BEGIN Excerpted data
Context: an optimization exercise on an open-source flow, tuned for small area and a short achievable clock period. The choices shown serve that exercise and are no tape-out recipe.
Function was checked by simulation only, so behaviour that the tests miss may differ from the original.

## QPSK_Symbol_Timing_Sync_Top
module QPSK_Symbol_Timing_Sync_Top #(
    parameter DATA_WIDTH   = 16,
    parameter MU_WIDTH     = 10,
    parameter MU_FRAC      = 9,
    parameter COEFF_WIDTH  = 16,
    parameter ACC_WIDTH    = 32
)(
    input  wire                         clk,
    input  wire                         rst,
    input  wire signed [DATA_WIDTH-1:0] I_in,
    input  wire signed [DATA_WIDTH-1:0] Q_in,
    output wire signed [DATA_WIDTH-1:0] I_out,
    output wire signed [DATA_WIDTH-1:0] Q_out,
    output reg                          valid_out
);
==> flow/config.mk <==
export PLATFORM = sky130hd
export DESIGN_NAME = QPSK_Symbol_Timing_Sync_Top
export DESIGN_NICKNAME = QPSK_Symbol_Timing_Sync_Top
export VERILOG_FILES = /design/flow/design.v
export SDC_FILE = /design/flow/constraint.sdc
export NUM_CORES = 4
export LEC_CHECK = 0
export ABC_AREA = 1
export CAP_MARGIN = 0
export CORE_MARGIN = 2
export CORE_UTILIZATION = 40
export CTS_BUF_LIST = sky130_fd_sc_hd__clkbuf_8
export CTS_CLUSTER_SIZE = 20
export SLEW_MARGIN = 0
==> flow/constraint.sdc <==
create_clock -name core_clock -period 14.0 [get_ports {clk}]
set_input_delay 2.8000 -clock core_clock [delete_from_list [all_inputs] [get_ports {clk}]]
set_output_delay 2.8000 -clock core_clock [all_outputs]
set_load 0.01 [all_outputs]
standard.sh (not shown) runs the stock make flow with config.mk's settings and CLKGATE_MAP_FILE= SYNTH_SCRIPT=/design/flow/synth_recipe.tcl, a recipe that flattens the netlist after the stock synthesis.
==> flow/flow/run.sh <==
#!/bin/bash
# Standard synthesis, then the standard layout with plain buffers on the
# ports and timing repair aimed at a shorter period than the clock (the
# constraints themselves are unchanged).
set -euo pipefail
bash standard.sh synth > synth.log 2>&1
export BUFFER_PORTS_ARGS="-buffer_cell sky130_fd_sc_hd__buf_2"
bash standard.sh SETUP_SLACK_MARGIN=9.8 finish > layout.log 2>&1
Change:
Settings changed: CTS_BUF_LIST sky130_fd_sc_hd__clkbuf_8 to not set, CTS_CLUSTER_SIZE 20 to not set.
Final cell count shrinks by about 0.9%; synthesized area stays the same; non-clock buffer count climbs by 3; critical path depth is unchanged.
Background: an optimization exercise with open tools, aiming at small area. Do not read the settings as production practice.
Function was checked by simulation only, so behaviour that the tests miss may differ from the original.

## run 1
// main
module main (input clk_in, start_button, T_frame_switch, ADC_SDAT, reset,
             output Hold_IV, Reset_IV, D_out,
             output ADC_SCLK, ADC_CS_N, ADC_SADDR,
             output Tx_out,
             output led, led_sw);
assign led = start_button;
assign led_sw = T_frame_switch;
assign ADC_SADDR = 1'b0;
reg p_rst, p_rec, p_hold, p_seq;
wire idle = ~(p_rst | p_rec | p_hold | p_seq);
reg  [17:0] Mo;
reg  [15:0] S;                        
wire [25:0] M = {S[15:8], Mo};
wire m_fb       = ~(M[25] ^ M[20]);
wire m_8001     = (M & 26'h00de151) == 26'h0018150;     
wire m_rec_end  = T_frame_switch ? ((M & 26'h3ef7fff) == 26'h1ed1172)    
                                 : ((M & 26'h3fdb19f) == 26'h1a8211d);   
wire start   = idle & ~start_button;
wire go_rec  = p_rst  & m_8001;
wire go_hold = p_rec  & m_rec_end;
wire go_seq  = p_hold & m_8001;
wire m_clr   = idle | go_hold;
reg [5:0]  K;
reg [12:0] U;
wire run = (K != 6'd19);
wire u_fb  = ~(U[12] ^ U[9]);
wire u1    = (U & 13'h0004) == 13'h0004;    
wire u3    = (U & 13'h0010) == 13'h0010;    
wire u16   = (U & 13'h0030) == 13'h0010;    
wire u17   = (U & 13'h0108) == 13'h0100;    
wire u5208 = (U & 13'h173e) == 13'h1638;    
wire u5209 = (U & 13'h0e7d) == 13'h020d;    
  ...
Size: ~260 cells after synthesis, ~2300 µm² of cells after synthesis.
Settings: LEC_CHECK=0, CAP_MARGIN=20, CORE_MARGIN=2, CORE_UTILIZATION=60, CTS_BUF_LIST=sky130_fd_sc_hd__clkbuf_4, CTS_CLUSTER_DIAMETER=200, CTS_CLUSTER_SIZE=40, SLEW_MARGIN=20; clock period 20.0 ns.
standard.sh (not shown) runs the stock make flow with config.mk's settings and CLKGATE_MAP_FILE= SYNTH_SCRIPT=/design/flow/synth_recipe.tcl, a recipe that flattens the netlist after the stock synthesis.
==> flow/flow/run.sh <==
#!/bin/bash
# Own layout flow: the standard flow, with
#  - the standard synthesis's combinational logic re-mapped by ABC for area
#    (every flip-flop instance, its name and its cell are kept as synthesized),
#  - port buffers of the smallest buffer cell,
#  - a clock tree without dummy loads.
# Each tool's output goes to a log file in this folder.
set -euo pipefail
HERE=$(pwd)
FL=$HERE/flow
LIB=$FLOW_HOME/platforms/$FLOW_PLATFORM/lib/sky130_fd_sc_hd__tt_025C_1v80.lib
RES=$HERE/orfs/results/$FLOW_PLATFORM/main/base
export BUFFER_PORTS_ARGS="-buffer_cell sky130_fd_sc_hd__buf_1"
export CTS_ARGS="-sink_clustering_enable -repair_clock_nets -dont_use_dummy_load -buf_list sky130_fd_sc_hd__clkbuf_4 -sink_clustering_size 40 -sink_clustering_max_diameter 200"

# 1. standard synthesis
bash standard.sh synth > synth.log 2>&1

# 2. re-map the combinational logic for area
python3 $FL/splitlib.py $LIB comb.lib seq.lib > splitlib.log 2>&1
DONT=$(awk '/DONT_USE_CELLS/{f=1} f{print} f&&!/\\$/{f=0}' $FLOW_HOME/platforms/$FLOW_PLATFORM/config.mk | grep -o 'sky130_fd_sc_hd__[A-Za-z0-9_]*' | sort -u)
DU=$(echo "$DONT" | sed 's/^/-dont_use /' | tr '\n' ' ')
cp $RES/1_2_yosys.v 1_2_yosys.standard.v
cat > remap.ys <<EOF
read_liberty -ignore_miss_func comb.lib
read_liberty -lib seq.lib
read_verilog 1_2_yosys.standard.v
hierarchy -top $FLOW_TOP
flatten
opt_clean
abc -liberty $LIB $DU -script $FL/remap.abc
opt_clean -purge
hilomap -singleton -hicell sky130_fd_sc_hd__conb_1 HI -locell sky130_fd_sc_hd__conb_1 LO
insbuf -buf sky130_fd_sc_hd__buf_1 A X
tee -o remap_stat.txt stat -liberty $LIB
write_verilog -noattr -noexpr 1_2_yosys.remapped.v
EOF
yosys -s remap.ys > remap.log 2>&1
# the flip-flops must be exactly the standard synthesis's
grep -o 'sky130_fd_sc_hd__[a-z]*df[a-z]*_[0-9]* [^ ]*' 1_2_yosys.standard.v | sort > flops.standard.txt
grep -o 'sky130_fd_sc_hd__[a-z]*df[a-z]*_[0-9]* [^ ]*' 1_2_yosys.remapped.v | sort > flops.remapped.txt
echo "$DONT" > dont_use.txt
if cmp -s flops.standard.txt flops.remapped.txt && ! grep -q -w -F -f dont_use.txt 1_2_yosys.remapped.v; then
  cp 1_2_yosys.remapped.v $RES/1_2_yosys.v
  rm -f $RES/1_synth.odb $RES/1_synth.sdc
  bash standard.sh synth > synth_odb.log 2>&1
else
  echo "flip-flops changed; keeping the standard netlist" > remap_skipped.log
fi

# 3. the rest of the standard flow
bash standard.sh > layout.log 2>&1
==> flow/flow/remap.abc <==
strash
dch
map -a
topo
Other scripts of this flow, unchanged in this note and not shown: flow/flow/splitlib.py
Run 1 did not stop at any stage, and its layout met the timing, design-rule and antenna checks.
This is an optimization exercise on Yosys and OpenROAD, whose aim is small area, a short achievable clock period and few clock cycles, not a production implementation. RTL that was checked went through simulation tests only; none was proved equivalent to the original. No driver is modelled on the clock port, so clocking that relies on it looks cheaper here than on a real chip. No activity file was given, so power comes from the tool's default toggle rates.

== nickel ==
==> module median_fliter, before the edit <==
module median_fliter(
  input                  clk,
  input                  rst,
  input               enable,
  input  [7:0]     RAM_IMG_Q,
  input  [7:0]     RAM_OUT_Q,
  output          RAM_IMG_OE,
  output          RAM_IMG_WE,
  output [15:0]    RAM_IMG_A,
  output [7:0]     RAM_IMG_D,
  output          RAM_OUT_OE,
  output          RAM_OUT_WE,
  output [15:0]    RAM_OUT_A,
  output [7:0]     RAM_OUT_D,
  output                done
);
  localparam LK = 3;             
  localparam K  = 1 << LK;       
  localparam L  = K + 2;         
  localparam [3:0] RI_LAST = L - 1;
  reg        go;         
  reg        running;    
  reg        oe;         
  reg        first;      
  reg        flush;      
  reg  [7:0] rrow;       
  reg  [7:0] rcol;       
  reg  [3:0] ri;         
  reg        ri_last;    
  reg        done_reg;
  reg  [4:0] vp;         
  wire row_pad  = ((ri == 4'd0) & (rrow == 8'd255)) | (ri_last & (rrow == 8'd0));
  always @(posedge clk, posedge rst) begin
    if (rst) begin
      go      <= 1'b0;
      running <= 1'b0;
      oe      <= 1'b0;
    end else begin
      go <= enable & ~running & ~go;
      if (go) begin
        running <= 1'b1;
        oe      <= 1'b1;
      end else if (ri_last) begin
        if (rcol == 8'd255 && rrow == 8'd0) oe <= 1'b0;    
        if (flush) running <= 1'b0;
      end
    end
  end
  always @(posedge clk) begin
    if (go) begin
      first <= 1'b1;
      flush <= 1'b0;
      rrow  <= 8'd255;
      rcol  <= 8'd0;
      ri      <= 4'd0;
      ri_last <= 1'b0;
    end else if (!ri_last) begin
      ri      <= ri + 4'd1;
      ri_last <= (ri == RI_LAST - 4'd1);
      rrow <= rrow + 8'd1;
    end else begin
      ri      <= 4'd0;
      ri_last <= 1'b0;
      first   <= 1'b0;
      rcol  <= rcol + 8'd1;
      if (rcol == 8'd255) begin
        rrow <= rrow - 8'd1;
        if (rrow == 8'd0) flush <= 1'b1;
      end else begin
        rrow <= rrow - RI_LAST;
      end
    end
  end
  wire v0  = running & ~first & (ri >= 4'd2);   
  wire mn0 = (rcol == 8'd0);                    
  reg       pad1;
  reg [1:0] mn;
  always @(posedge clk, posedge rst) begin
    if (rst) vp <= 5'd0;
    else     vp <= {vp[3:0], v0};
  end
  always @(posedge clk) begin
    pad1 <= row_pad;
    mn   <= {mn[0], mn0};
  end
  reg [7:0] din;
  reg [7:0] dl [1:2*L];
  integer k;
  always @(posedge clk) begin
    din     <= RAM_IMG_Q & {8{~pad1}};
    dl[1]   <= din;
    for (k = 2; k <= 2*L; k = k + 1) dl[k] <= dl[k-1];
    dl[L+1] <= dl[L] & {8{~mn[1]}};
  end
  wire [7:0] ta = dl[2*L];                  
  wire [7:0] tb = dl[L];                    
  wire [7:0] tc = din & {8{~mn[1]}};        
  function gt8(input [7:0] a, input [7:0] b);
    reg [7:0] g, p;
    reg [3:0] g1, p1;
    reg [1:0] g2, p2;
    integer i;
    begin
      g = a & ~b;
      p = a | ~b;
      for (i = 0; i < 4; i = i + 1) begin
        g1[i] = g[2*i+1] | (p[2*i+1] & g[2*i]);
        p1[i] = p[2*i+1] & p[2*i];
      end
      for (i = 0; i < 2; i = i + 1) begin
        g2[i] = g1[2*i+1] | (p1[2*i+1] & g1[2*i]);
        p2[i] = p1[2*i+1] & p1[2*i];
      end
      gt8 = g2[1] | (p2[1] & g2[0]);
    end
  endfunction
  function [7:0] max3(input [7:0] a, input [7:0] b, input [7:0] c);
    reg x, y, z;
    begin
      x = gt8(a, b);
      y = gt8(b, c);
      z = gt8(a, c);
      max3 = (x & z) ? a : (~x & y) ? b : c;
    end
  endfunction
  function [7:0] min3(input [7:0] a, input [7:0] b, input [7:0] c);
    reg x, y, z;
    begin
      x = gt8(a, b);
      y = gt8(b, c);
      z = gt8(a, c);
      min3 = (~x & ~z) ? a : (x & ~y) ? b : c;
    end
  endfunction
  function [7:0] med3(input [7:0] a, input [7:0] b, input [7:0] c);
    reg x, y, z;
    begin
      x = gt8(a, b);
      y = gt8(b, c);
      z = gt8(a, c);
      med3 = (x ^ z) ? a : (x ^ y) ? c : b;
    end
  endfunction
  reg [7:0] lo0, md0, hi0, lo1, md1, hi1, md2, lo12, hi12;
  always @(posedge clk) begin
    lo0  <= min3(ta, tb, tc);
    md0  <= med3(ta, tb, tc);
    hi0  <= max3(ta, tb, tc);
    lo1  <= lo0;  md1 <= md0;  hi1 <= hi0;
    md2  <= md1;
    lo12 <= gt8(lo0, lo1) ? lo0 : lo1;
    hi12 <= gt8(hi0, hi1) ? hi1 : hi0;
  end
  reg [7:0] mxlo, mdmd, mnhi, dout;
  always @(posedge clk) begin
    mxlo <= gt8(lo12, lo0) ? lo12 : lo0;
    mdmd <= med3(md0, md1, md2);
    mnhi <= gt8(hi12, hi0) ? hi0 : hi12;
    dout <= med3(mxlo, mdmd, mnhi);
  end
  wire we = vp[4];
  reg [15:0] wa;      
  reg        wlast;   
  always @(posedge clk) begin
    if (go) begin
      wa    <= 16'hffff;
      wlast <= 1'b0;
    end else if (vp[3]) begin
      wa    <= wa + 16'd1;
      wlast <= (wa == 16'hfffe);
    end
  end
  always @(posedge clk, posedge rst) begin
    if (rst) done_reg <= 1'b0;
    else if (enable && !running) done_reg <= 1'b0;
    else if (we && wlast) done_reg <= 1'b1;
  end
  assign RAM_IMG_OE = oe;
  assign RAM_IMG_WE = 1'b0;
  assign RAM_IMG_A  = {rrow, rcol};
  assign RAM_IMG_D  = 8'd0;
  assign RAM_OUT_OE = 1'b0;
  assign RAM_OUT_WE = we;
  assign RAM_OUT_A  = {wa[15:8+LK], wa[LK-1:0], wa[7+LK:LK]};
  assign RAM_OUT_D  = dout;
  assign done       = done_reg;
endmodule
END Excerpted data
- **Task objective**: Looking at the entries, state how many lines hold the string "shown", with the number as the sole reply.

- **Task output**: 4